╭─ THE RECORDS

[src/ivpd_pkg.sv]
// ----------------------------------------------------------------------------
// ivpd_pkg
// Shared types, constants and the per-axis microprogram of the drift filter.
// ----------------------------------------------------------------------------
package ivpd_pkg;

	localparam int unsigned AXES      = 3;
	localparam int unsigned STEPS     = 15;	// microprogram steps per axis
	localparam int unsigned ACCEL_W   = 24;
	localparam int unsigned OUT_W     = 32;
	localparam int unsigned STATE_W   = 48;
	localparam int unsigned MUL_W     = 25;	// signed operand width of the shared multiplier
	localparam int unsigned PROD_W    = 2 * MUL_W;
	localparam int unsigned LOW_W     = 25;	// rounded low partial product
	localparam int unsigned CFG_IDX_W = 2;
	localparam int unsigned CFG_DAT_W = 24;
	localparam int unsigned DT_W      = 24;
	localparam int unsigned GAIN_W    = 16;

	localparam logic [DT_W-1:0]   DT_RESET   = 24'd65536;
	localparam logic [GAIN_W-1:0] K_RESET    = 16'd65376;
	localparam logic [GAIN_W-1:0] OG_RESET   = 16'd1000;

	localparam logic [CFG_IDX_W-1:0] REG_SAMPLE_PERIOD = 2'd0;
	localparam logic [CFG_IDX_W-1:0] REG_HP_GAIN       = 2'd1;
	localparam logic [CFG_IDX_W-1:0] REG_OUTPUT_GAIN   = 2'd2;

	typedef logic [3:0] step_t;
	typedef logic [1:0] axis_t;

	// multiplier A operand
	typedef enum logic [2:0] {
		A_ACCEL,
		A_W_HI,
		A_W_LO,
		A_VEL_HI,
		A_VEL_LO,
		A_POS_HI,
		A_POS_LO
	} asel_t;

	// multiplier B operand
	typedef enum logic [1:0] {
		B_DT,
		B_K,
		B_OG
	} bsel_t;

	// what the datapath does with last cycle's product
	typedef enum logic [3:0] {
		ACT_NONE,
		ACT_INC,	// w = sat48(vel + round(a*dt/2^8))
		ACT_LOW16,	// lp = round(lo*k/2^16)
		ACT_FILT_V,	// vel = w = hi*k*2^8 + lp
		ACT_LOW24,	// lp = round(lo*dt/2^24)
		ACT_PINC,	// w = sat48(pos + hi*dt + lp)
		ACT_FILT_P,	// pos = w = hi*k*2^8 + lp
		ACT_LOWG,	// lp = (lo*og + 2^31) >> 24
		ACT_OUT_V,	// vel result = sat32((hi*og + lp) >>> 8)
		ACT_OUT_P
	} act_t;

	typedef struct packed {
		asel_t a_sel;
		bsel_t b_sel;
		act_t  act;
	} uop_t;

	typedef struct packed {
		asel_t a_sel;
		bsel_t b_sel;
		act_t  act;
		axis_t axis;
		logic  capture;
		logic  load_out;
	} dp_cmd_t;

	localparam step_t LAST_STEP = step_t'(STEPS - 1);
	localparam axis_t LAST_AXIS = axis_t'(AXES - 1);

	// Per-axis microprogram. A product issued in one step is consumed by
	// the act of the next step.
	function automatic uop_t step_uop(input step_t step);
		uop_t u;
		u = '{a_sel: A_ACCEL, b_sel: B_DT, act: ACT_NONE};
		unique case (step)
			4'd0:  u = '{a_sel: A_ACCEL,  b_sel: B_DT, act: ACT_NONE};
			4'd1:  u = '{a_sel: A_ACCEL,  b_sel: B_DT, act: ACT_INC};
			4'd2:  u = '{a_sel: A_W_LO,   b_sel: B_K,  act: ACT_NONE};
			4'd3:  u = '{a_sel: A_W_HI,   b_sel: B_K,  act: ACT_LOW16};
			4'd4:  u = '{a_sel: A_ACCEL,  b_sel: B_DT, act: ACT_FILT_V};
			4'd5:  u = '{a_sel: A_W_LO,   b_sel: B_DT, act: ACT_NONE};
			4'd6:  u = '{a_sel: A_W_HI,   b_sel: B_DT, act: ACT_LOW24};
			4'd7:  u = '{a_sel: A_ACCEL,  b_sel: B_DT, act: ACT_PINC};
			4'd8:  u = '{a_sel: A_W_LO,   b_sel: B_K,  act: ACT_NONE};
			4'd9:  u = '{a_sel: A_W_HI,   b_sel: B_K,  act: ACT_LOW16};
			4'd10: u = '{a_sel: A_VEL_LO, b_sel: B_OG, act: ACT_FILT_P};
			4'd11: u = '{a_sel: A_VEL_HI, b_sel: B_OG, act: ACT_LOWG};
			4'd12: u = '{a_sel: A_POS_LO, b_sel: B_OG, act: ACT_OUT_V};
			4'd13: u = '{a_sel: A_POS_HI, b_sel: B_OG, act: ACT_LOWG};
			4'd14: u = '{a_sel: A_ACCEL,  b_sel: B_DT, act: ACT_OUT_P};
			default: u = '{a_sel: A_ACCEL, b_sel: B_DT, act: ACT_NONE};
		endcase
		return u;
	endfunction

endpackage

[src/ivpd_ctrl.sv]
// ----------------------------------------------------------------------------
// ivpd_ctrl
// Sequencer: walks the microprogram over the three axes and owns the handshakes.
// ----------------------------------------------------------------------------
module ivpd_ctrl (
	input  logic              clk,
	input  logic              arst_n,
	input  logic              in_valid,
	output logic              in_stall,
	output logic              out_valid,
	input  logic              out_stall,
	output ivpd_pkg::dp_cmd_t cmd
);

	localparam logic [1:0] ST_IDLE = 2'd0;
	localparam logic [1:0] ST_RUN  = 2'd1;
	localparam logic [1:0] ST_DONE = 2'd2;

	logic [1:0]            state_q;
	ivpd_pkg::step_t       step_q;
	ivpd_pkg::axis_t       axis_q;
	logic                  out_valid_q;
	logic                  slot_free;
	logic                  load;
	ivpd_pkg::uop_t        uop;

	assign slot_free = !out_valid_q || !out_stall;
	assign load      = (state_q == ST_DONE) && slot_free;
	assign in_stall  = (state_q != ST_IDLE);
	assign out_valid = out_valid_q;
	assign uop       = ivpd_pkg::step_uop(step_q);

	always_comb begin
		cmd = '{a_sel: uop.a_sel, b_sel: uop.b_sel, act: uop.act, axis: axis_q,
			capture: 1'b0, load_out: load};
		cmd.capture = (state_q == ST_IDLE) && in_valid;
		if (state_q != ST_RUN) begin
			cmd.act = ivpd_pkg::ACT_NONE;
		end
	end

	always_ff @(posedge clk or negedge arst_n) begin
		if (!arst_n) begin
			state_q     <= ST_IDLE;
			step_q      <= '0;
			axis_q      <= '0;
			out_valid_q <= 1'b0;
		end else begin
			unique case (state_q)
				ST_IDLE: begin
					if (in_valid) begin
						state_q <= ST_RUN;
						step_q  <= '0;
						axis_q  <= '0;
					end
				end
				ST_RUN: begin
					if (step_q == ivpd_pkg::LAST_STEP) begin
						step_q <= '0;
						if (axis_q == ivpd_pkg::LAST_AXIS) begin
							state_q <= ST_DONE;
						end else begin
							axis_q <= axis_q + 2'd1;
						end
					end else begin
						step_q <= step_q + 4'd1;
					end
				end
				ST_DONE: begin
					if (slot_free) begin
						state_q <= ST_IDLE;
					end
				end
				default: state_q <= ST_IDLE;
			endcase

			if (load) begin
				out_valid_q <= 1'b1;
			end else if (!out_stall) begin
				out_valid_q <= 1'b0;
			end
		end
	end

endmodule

╰─
╭─ THE RECORDS

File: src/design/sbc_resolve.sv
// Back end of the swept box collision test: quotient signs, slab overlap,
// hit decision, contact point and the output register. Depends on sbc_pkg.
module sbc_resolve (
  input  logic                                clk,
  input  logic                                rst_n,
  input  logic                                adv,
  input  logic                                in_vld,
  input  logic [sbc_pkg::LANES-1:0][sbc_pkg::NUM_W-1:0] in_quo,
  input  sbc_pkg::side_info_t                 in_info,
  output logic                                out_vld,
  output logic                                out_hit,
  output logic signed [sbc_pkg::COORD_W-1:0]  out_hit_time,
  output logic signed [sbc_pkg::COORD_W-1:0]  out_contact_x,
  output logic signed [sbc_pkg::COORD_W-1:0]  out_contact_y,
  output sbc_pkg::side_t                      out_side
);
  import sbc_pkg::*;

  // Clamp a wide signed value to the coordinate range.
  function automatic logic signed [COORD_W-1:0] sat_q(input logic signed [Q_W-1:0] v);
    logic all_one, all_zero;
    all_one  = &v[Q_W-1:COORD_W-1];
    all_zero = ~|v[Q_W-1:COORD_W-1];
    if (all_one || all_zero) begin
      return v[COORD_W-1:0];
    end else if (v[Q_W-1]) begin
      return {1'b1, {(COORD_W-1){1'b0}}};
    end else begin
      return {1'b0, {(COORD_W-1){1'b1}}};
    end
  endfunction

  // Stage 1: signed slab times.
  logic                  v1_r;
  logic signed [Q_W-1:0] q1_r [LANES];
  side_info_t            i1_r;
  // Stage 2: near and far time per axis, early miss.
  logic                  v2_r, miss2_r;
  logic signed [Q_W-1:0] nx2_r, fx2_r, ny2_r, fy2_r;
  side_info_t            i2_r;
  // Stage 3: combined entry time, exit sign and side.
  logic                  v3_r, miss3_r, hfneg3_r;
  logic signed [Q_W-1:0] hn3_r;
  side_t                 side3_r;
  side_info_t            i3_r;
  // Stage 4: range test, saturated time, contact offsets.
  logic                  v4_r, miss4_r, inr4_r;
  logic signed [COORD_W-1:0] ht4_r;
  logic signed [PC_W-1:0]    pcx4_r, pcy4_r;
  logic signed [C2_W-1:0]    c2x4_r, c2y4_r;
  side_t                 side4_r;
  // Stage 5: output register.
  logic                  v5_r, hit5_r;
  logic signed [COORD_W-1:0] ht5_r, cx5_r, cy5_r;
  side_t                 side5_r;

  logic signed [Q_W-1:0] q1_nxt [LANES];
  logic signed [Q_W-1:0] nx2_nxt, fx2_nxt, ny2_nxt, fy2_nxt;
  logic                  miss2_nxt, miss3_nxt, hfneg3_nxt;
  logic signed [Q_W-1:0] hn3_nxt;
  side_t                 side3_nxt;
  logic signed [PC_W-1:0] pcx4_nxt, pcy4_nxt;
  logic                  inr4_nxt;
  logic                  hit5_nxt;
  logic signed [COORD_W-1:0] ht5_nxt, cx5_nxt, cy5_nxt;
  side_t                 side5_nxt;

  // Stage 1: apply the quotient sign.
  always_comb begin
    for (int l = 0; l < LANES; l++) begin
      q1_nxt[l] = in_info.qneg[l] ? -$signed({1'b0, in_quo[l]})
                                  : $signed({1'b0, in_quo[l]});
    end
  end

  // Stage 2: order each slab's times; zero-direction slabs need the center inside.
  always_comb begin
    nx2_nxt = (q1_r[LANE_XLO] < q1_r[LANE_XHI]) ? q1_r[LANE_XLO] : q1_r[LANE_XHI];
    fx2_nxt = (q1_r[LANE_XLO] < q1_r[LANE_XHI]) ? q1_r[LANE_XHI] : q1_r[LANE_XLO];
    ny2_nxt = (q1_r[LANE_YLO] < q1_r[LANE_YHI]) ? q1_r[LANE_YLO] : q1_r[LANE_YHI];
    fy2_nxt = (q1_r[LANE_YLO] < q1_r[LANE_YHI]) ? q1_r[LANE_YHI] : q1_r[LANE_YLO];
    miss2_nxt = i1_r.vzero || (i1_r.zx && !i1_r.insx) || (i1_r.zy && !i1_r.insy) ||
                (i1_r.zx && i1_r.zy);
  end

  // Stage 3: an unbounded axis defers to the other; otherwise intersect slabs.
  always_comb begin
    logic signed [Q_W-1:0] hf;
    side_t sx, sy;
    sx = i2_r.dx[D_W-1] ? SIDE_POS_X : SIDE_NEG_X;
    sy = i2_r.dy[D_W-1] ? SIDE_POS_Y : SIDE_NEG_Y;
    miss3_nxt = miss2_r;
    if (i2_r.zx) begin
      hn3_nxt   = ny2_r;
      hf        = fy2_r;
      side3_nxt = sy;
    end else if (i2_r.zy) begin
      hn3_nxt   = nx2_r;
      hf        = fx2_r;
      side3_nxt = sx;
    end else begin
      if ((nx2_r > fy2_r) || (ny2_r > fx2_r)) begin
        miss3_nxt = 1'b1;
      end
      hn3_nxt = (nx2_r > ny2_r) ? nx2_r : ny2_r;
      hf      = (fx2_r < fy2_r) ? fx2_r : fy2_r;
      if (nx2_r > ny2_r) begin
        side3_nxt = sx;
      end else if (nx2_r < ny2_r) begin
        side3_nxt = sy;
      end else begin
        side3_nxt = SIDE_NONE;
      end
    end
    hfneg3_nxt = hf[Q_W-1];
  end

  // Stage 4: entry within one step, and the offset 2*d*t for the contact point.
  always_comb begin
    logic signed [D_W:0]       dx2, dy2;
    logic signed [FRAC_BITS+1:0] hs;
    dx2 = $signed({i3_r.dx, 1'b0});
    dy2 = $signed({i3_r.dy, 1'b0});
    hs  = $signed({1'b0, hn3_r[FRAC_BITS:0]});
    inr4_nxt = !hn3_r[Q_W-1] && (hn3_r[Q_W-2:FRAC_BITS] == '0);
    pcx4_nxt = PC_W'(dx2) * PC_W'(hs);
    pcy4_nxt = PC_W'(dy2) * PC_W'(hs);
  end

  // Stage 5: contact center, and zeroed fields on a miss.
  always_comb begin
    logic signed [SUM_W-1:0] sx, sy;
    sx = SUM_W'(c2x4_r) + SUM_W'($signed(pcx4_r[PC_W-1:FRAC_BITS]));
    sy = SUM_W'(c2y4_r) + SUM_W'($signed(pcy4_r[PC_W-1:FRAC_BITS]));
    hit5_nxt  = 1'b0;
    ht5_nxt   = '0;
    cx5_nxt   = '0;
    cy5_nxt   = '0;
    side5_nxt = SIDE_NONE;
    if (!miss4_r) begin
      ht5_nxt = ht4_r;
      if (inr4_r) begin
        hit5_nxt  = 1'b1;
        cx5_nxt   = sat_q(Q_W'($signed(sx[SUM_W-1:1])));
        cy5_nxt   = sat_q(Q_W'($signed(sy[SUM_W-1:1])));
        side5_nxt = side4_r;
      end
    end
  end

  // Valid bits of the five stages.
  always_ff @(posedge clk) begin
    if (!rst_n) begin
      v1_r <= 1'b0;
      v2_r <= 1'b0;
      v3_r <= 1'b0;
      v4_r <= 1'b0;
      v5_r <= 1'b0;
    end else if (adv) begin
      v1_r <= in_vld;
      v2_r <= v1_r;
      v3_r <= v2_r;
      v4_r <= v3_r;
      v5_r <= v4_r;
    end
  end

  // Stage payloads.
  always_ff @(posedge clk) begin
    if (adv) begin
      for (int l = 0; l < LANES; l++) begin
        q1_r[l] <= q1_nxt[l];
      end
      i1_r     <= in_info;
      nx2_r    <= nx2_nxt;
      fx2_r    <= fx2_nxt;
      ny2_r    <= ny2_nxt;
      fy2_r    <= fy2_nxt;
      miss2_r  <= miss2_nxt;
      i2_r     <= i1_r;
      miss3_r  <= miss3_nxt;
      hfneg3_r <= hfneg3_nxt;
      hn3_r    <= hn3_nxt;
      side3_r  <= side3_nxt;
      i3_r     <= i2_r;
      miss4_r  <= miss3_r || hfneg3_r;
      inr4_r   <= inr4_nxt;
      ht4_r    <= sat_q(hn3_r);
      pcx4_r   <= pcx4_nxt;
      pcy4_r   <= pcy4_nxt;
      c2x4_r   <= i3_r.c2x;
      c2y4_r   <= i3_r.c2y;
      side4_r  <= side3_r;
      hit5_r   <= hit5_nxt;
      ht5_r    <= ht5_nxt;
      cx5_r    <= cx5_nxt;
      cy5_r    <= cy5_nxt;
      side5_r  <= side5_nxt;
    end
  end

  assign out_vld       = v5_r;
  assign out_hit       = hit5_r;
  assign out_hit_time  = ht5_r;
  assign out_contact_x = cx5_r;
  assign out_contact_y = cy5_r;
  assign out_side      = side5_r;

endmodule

╰─

TASK STATEMENT:
Copy exactly the stretch of data above from the line with "[src/ivpd_pkg.sv]" through the line with "lp = round(lo*dt/2^24)", and omit all other lines.

EXPECTED OUTPUT:
[src/ivpd_pkg.sv]
// ----------------------------------------------------------------------------
// ivpd_pkg
// Shared types, constants and the per-axis microprogram of the drift filter.
// ----------------------------------------------------------------------------
package ivpd_pkg;

	localparam int unsigned AXES      = 3;
	localparam int unsigned STEPS     = 15;	// microprogram steps per axis
	localparam int unsigned ACCEL_W   = 24;
	localparam int unsigned OUT_W     = 32;
	localparam int unsigned STATE_W   = 48;
	localparam int unsigned MUL_W     = 25;	// signed operand width of the shared multiplier
	localparam int unsigned PROD_W    = 2 * MUL_W;
	localparam int unsigned LOW_W     = 25;	// rounded low partial product
	localparam int unsigned CFG_IDX_W = 2;
	localparam int unsigned CFG_DAT_W = 24;
	localparam int unsigned DT_W      = 24;
	localparam int unsigned GAIN_W    = 16;

	localparam logic [DT_W-1:0]   DT_RESET   = 24'd65536;
	localparam logic [GAIN_W-1:0] K_RESET    = 16'd65376;
	localparam logic [GAIN_W-1:0] OG_RESET   = 16'd1000;

	localparam logic [CFG_IDX_W-1:0] REG_SAMPLE_PERIOD = 2'd0;
	localparam logic [CFG_IDX_W-1:0] REG_HP_GAIN       = 2'd1;
	localparam logic [CFG_IDX_W-1:0] REG_OUTPUT_GAIN   = 2'd2;

	typedef logic [3:0] step_t;
	typedef logic [1:0] axis_t;

	// multiplier A operand
	typedef enum logic [2:0] {
		A_ACCEL,
		A_W_HI,
		A_W_LO,
		A_VEL_HI,
		A_VEL_LO,
		A_POS_HI,
		A_POS_LO
	} asel_t;

	// multiplier B operand
	typedef enum logic [1:0] {
		B_DT,
		B_K,
		B_OG
	} bsel_t;

	// what the datapath does with last cycle's product
	typedef enum logic [3:0] {
		ACT_NONE,
		ACT_INC,	// w = sat48(vel + round(a*dt/2^8))
		ACT_LOW16,	// lp = round(lo*k/2^16)
		ACT_FILT_V,	// vel = w = hi*k*2^8 + lp
		ACT_LOW24,	// lp = round(lo*dt/2^24)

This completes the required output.